A iniciativa tem como objetivo analisar como a norma vem sendo aplicada nas redes públicas e privadas e quais efeitos a medida tem provocado no ambiente escolar. Entre os pontos que serão avaliados estão a atenção dos estudantes em sala de aula, o desempenho na aprendizagem, a convivência entre alunos e professores e o uso pedagógico das tecnologias.
A restrição está prevista na Lei nº 15.100/2025, que limita o uso de celulares durante as atividades escolares, permitindo exceções apenas para fins pedagógicos, situações de acessibilidade, inclusão ou necessidades de saúde. A legislação foi criada diante de preocupações com o excesso de distrações causadas pelos aparelhos e seus impactos no processo educacional.
Segundo o MEC, dados e relatos preliminares indicam mudanças positivas no cotidiano das escolas, como maior foco dos estudantes e mais interação presencial durante as aulas e os intervalos. O ministro da Educação, Camilo Santana, afirmou que a pesquisa será essencial para embasar decisões futuras, identificar boas práticas e, se necessário, promover ajustes na política.
O estudo deverá envolver levantamentos quantitativos e qualitativos em diferentes regiões do país, contemplando realidades distintas das redes de ensino.
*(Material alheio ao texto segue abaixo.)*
Source: an optimization exercise on an open RTL-to-GDS flow (aim: small area, a short achievable clock period and few clock cycles per item). Production flows keep margins and buffers that such runs may drop.
The RTL was checked by simulation tests, not by an equivalence proof against the original design.

<file path="config.mk">
export PLATFORM = sky130hd
export DESIGN_NAME = fc_edge
export DESIGN_NICKNAME = fc_edge
export VERILOG_FILES = /design/flow/design.v
export SDC_FILE = /design/flow/constraint.sdc
export NUM_CORES = 4
export LEC_CHECK = 0
export CAP_MARGIN = 20
export CORE_MARGIN = 2
export CORE_UTILIZATION = 40
export PLACE_DENSITY = 0.6
export SLEW_MARGIN = 20
</file>
<file path="constraint.sdc">
create_clock -name core_clock -period 30.0 [get_ports {clk}]
set_input_delay 6.0000 -clock core_clock [delete_from_list [all_inputs] [get_ports {clk}]]
set_output_delay 6.0000 -clock core_clock [all_outputs]
set_load 0.01 [all_outputs]
</file>
<file path="design.v">
module fc_add #(parameter W = 16) (
    input  wire [W-1:0] a,
    input  wire [W-1:0] b,
    input  wire         ci,
    output wire [W-1:0] s
);
    function integer levels(input integer n);    
        integer v;
        begin
            levels = 0;
            for (v = 1; v < n; v = v * 2)
                levels = levels + 1;
        end
    endfunction
    localparam L = levels(W + 1);
    wire [W:0] g0 = {a & b, ci};
    wire [W:0] p0 = {a ^ b, 1'b0};
    reg  [W:0] g, p;
    integer i, k;
    always @* begin
        g = g0;
        p = p0;
        for (k = 0; k < L; k = k + 1)
            for (i = W; i >= 0; i = i - 1)
                if ((i >> k) & 1) begin
                    g[i] = g[i] | (p[i] & g[((i >> k) << k) - 1]);
                    p[i] = p[i] & p[((i >> k) << k) - 1];
                end
    end
    assign s = p0[W:1] ^ g[W-1:0];
endmodule
module fc_pop6 (
    input  wire [5:0] x,
    output wire [2:0] n
);
    wire s0 = x[0] ^ x[1] ^ x[2];
    wire c0 = (x[0] & x[1]) | (x[0] & x[2]) | (x[1] & x[2]);
    wire s1 = x[3] ^ x[4] ^ x[5];
    wire c1 = (x[3] & x[4]) | (x[3] & x[5]) | (x[4] & x[5]);
    assign n[0] = s0 ^ s1;
    wire c2 = s0 & s1;
    assign n[1] = c0 ^ c1 ^ c2;
    assign n[2] = (c0 & c1) | (c0 & c2) | (c1 & c2);
endmodule
module fc_csa #(parameter W = 16) (
    input  wire [W-1:0] x,
    input  wire [W-1:0] y,
    input  wire [W-1:0] z,
    output wire [W-1:0] s,
    output wire [W-1:0] c
);
    assign s = x ^ y ^ z;
    assign c = {(x[W-2:0] & y[W-2:0]) | (x[W-2:0] & z[W-2:0]) | (y[W-2:0] & z[W-2:0]), 1'b0};
endmodule
module fc_cell_w (
    input  wire        [20:0] ua25,      
    input  wire        [20:0] ub25,      
    input  wire signed [15:0] trim,
    output wire        [20:0] w4_a,      
    output wire        [20:0] w4_b,
    output wire        [1:0]  clips      
);
    wire [22:0] t32 = {{2{trim[15]}}, trim, 5'd0};
    wire [22:0] t16 = {{3{trim[15]}}, trim, 4'd0};
    wire [22:0] t2  = {{6{trim[15]}}, trim, 1'd0};
    wire [22:0] ts, tc;
    fc_csa #(23) u_t (.x(t32), .y(t16), .z(t2), .s(ts), .c(tc));
    wire [22:0] as, ac, bs, bc, ra, rb;
    fc_csa #(23) u_ca (.x({2'd0, ua25}), .y(ts), .z(tc), .s(as), .c(ac));
    fc_csa #(23) u_cb (.x({2'd0, ub25}), .y(ts), .z(tc), .s(bs), .c(bc));
    fc_add #(23) u_aa (.a(as), .b(ac), .ci(1'b0), .s(ra));
    fc_add #(23) u_ab (.a(bs), .b(bc), .ci(1'b0), .s(rb));
    wire lo_a = ra[22];
    wire hi_a = ~ra[22] & (ra[21] | (ra[20:0] > 21'd1638400));
    wire lo_b = rb[22];
    wire hi_b = ~rb[22] & (rb[21] | (rb[20:0] > 21'd1638400));
    assign w4_a = lo_a ? 21'd0 : hi_a ? 21'd1638400 : ra[20:0];
    assign w4_b = lo_b ? 21'd0 : hi_b ? 21'd1638400 : rb[20:0];
    assign clips = {lo_b | hi_b, lo_a | hi_a};
endmodule
module fc_cell_q (
    input  wire        [20:0] w4_a,
    input  wire        [20:0] w4_b,
    input  wire        [10:0] minp,
    input  wire        [15:0] maxw,      
    input  wire        [15:0] centre,
    input  wire        [19:0] m1,        
    input  wire        [7:0]  r2,        
    output wire        [15:0] on_code,
    output wire        [15:0] off_code,
    output wire        [19:0] m1_next,
    output wire        [7:0]  r2_next,
    output wire               sat
);
    wire [23:0] xs, xc, a;
    fc_csa #(24) u_ca (.x({1'b0, w4_a, 2'd0}), .y({{3{m1[19]}}, m1, 1'b0}), .z({16'hFFFF, ~r2}),
                       .s(xs), .c(xc));
    fc_add #(24) u_a (.a(xs), .b(xc), .ci(1'b1), .s(a));
    wire [7:0]  r_a = a[7:0];
    wire [15:0] y_a = a[23:8];
    wire [24:0] t1s, t1c, t2s, t2c, t;
    fc_csa #(25) u_t1 (.x({2'd0, w4_a, 2'd0}), .y({2'd0, w4_b, 2'd0}), .z({{5{m1[19]}}, m1}),
                       .s(t1s), .c(t1c));
    fc_csa #(25) u_t2 (.x(t1s), .y(t1c), .z({17'h1FFFF, ~r2}), .s(t2s), .c(t2c));
    fc_add #(25) u_t (.a(t2s), .b(t2c), .ci(1'b1), .s(t));
    wire [16:0] th = t[24:8];
    wire [8:0]  tl = {1'b0, t[7:0]} + {1'b0, r_a};
    wire        c8  = tl[8];
    wire [7:0]  r_b = tl[7:0];
    wire [17:0] dl, dh;
    fc_add #(18) u_lo (.a({th[16], th}), .b({7'h7F, ~minp}), .ci(1'b1), .s(dl));
    fc_add #(18) u_hi (.a({2'd0, maxw}), .b(~{th[16], th}), .ci(1'b1), .s(dh));
    wire lo = c8 ? (dl[17] & ~&dl) : dl[17];
    wire hi = c8 ? (dh[17] | ~|dh) : dh[17];
    wire signed [16:0] ts = th;
    wire rb_hi = r_b > 8'd128;
    wire rb_lo = r_b < 8'd128;
    wire sl_hi0 = (ts > 17'sd1024)  | ((ts == 17'sd1024)  & rb_hi);
    wire sl_hi1 = (ts > 17'sd1023)  | ((ts == 17'sd1023)  & rb_hi);
    wire sl_lo0 = (ts < -17'sd1024) | ((ts == -17'sd1024) & rb_lo);
    wire sl_lo1 = (ts < -17'sd1025) | ((ts == -17'sd1025) & rb_lo);
    wire sh_hi0 = (ts > 17'sd52224) | ((ts == 17'sd52224) & rb_hi);
    wire sh_hi1 = (ts > 17'sd52223) | ((ts == 17'sd52223) & rb_hi);
    wire sh_lo0 = (ts < 17'sd50176) | ((ts == 17'sd50176) & rb_lo);
    wire sh_lo1 = (ts < 17'sd50175) | ((ts == 17'sd50175) & rb_lo);
    wire s_hi = lo ? (c8 ? sl_hi1 : sl_hi0) : hi & (c8 ? sh_hi1 : sh_hi0);
    wire s_lo = lo ? (c8 ? sl_lo1 : sl_lo0) : hi & (c8 ? sh_lo1 : sh_lo0);
    assign sat = s_hi | s_lo;
    wire [11:0] wl1 = th[11:0] + 12'd1;
    wire [11:0] wl  = c8 ? wl1 : th[11:0];
    assign m1_next = s_hi ? 20'd262272 :
                     s_lo ? 20'hC0080 :           
                     lo   ? {wl, r_b} :
                     hi   ? {~wl[11], wl[10:0], r_b} :
                            {12'd0, r_b};
    assign r2_next = r_a;
    wire [17:0] x, z, zs, zc;
    fc_add #(18) u_x (.a({2'd0, centre}), .b(~{{2{y_a[15]}}, y_a}), .ci(1'b1), .s(x));
    fc_csa #(18) u_cz (.x({2'd0, centre}), .y({th[16], th}), .z(~{{2{y_a[15]}}, y_a}), .s(zs), .c(zc));
    fc_add #(18) u_z (.a(zs), .b({zc[17:1], c8}), .ci(1'b1), .s(z));
    wire [15:0] on_n  = x[17] ? {x[15:11] + 5'd25, x[10:0]} : x[15:0];
    wire [15:0] off_n = z[17] ? {z[15:11] + 5'd25, z[10:0]} :
                        (z[16:11] >= 6'd25) ? {z[15:11] - 5'd25, z[10:0]} : z[15:0];
    assign on_code  = lo ? 16'hFFFF : hi ? 16'hFFFE : on_n;
    assign off_code = (lo | hi) ? 16'h0000 : off_n;
endmodule
module fc_edge (
    input  wire        clk,
    input  wire        rst,         
    input  wire        in_valid,
    output wire        in_ready,
    input  wire [2:0]  n_cells,     
    input  wire [2:0]  rot,         
    input  wire [10:0] minp,        
    input  wire [15:0] u_a,         
    input  wire [15:0] u_b,         
    input  wire [95:0] trim,        
    output reg         out_valid,
    output reg  [95:0] on_code,     
    output reg  [95:0] off_code,
    output reg  [3:0]  clip,        
    output reg  [2:0]  nssat        
);
    localparam signed [15:0] UMAX = 16'sd32440;    
    integer k;
    genvar j;
    reg        rdy;         
    reg        v0;          
    reg        p0;          
    reg [2:0]  n0, rot0;
    reg [10:0] minp0;
    reg [15:0] ua0, ub0;
    reg [63:0] trim03;      
    reg [31:0] trim45;      
    assign in_ready = rdy;
    wire accept = in_valid & rdy;
    wire two0   = n0 > 3'd4;
    always @(posedge clk) begin
        if (rst) begin
            rdy <= 1'b1;
            v0  <= 1'b0;
            p0  <= 1'b0;
        end else begin
            rdy <= ~(accept & (n_cells > 3'd4));
            v0  <= accept | (v0 & two0 & ~p0);
            p0  <= ~accept & v0 & two0 & ~p0;
        end
        trim03 <= trim[63:0];
        if (accept) begin
            n0     <= n_cells;
            rot0   <= rot;
            minp0  <= minp;
            ua0    <= u_a;
            ub0    <= u_b;
            trim45 <= trim[95:64];
        end
    end
    wire signed [15:0] ua = ua0;
    wire signed [15:0] ub = ub0;
    wire ua_hi = ua > UMAX;
    wire ua_lo = ua < -UMAX;
    wire ub_hi = ub > UMAX;
    wire ub_lo = ub < -UMAX;
    wire [15:0] ua_u = {~ua0[15], ua0[14:0]};
    wire [15:0] ub_u = {~ub0[15], ub0[14:0]};
    wire [20:0] as25, ac25, bs25, bc25, ua25u, ub25u;
    fc_csa #(21) u_ca25 (.x({1'b0, ua_u, 4'd0}), .y({2'd0, ua_u, 3'd0}), .z({5'd0, ua_u}), .s(as25), .c(ac25));
    fc_csa #(21) u_cb25 (.x({1'b0, ub_u, 4'd0}), .y({2'd0, ub_u, 3'd0}), .z({5'd0, ub_u}), .s(bs25), .c(bc25));
    fc_add #(21) u_ua25 (.a(as25), .b(ac25), .ci(1'b0), .s(ua25u));
    fc_add #(21) u_ub25 (.a(bs25), .b(bc25), .ci(1'b0), .s(ub25u));
    wire [20:0] ua25 = ua_hi ? 21'd1630200 : ua_lo ? 21'd8200 : ua25u;
    wire [20:0] ub25 = ub_hi ? 21'd1630200 : ub_lo ? 21'd8200 : ub25u;
    wire [20:0] cw_a  [0:3];
    wire [20:0] cw_b  [0:3];
    wire [1:0]  cclip [0:3];
    wire [7:0]  clip_bits;
    generate
        for (j = 0; j < 4; j = j + 1) begin : g_w
            wire [15:0] t = (j == 0) ? (p0 ? trim45[15:0]  : trim03[15:0]) :
                            (j == 1) ? (p0 ? trim45[31:16] : trim03[31:16]) :
                                       trim03[16*j +: 16];
            wire [2:0] cidx = p0 ? j + 4 : j;
            fc_cell_w u_w (
                .ua25(ua25), .ub25(ub25), .trim(t),
                .w4_a(cw_a[j]), .w4_b(cw_b[j]), .clips(cclip[j])
            );
            assign clip_bits[2*j +: 2] = (cidx < n0) ? cclip[j] : 2'd0;
        end
    endgenerate
    reg        v1, p1, last1;
    reg [2:0]  n1, rot1;
    reg [10:0] minp1;
    reg [15:0] maxw1;
    reg [9:0]  clip1;       
    reg [20:0] w_a1 [0:3];
    reg [20:0] w_b1 [0:3];
    always @(posedge clk) begin
        v1    <= v0 & ~rst;
        p1    <= p0;
        last1 <= p0 | ~two0;
        n1    <= n0;
        rot1  <= rot0;
        minp1 <= minp0;
        maxw1 <= 16'd51200 - {5'd0, minp0};
        clip1 <= {clip_bits, ~p0 & (ub_hi | ub_lo), ~p0 & (ua_hi | ua_lo)};
        for (k = 0; k < 4; k = k + 1) begin
            w_a1[k] <= cw_a[k];
            w_b1[k] <= cw_b[k];
        end
    end
    reg rst1;
    always @(posedge clk)
        rst1 <= rst;
    reg  [19:0] m1_q [0:5];
    reg  [7:0]  r2_q [0:5];
    wire [15:0] q_on  [0:3];
    wire [15:0] q_off [0:3];
    wire [19:0] q_m1  [0:3];
    wire [7:0]  q_r2  [0:3];
    wire        q_sat [0:3];
    wire        q_act [0:3];
    generate
        for (j = 0; j < 4; j = j + 1) begin : g_q
            wire [15:0] ctab [0:127];
            genvar pp, nn, rr;
            for (pp = 0; pp < 2; pp = pp + 1) begin : g_p
                for (nn = 0; nn < 8; nn = nn + 1) begin : g_n
                    for (rr = 0; rr < 8; rr = rr + 1) begin : g_r
                        localparam integer NC = (nn < 2) ? 2 : (nn > 6) ? 6 : nn;
                        localparam integer SL = (j + 4 * pp + rr) % NC;
                        assign ctab[pp*64 + nn*8 + rr] = (2 * SL * 51200 + NC) / (2 * NC);
                    end
                end
            end
            wire        pass = (j < 2) & p1;
            wire [15:0] centre = ctab[{pass, n1, rot1}];
            wire [2:0]  cidx   = pass ? j + 4 : j;
            assign q_act[j] = (cidx < n1) && !(j >= 2 && p1);
            wire [19:0] m1 = pass ? m1_q[j+4] : m1_q[j];
            wire [7:0]  r2 = pass ? r2_q[j+4] : r2_q[j];
            fc_cell_q u_q (
                .w4_a(w_a1[j]), .w4_b(w_b1[j]),
                .minp(minp1), .maxw(maxw1), .centre(centre),
                .m1(m1), .r2(r2),
                .on_code(q_on[j]), .off_code(q_off[j]),
                .m1_next(q_m1[j]), .r2_next(q_r2[j]), .sat(q_sat[j])
            );
        end
    endgenerate
    wire [5:0] sat_bits = {2'b00, q_sat[3] & q_act[3], q_sat[2] & q_act[2],
                           q_sat[1] & q_act[1], q_sat[0] & q_act[0]};
    wire [2:0] sat_cnt, clip_p;
    fc_pop6 u_psat (.x(sat_bits), .n(sat_cnt));
    fc_pop6 u_pclip (.x(clip1[5:0]), .n(clip_p));
    wire [3:0] clip_cnt = {1'b0, clip_p} + {3'd0, clip1[6]} + {3'd0, clip1[7]} +
                          {3'd0, clip1[8]} + {3'd0, clip1[9]};
    always @(posedge clk) begin
        out_valid <= v1 & last1 & ~rst;
        if (rst1) begin
            for (k = 0; k < 6; k = k + 1) begin
                m1_q[k] <= 20'd128;
                r2_q[k] <= 8'd128;
            end
        end else if (v1) begin
            for (k = 0; k < 4; k = k + 1) begin
                if (q_act[k]) begin
                    if (k < 2 && p1) begin
                        m1_q[k+4] <= q_m1[k];
                        r2_q[k+4] <= q_r2[k];
                    end else begin
                        m1_q[k] <= q_m1[k];
                        r2_q[k] <= q_r2[k];
                    end
                end
            end
        end
        if (v1) begin
            for (k = 0; k < 4; k = k + 1) begin
                if (!p1) begin
                    on_code[16*k +: 16]  <= q_act[k] ? q_on[k]  : 16'hFFFF;
                    off_code[16*k +: 16] <= q_act[k] ? q_off[k] : 16'h0000;
                end
            end
            for (k = 4; k < 6; k = k + 1) begin
                on_code[16*k +: 16]  <= (p1 && q_act[k-4]) ? q_on[k-4]  : 16'hFFFF;
                off_code[16*k +: 16] <= (p1 && q_act[k-4]) ? q_off[k-4] : 16'h0000;
            end
            clip  <= (p1 ? clip : 4'd0) + clip_cnt;
            nssat <= (p1 ? nssat : 3'd0) + sat_cnt;
        end
    end
endmodule
</file>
Os resultados servirão como base para o aprimoramento das ações do governo voltadas ao uso consciente da tecnologia no ambiente educacional.
O debate sobre o uso de celulares nas escolas segue em evidência no país, e a pesquisa pretende oferecer um panorama mais preciso sobre os efeitos da restrição, contribuindo para a formulação de políticas públicas mais eficazes na área da educação.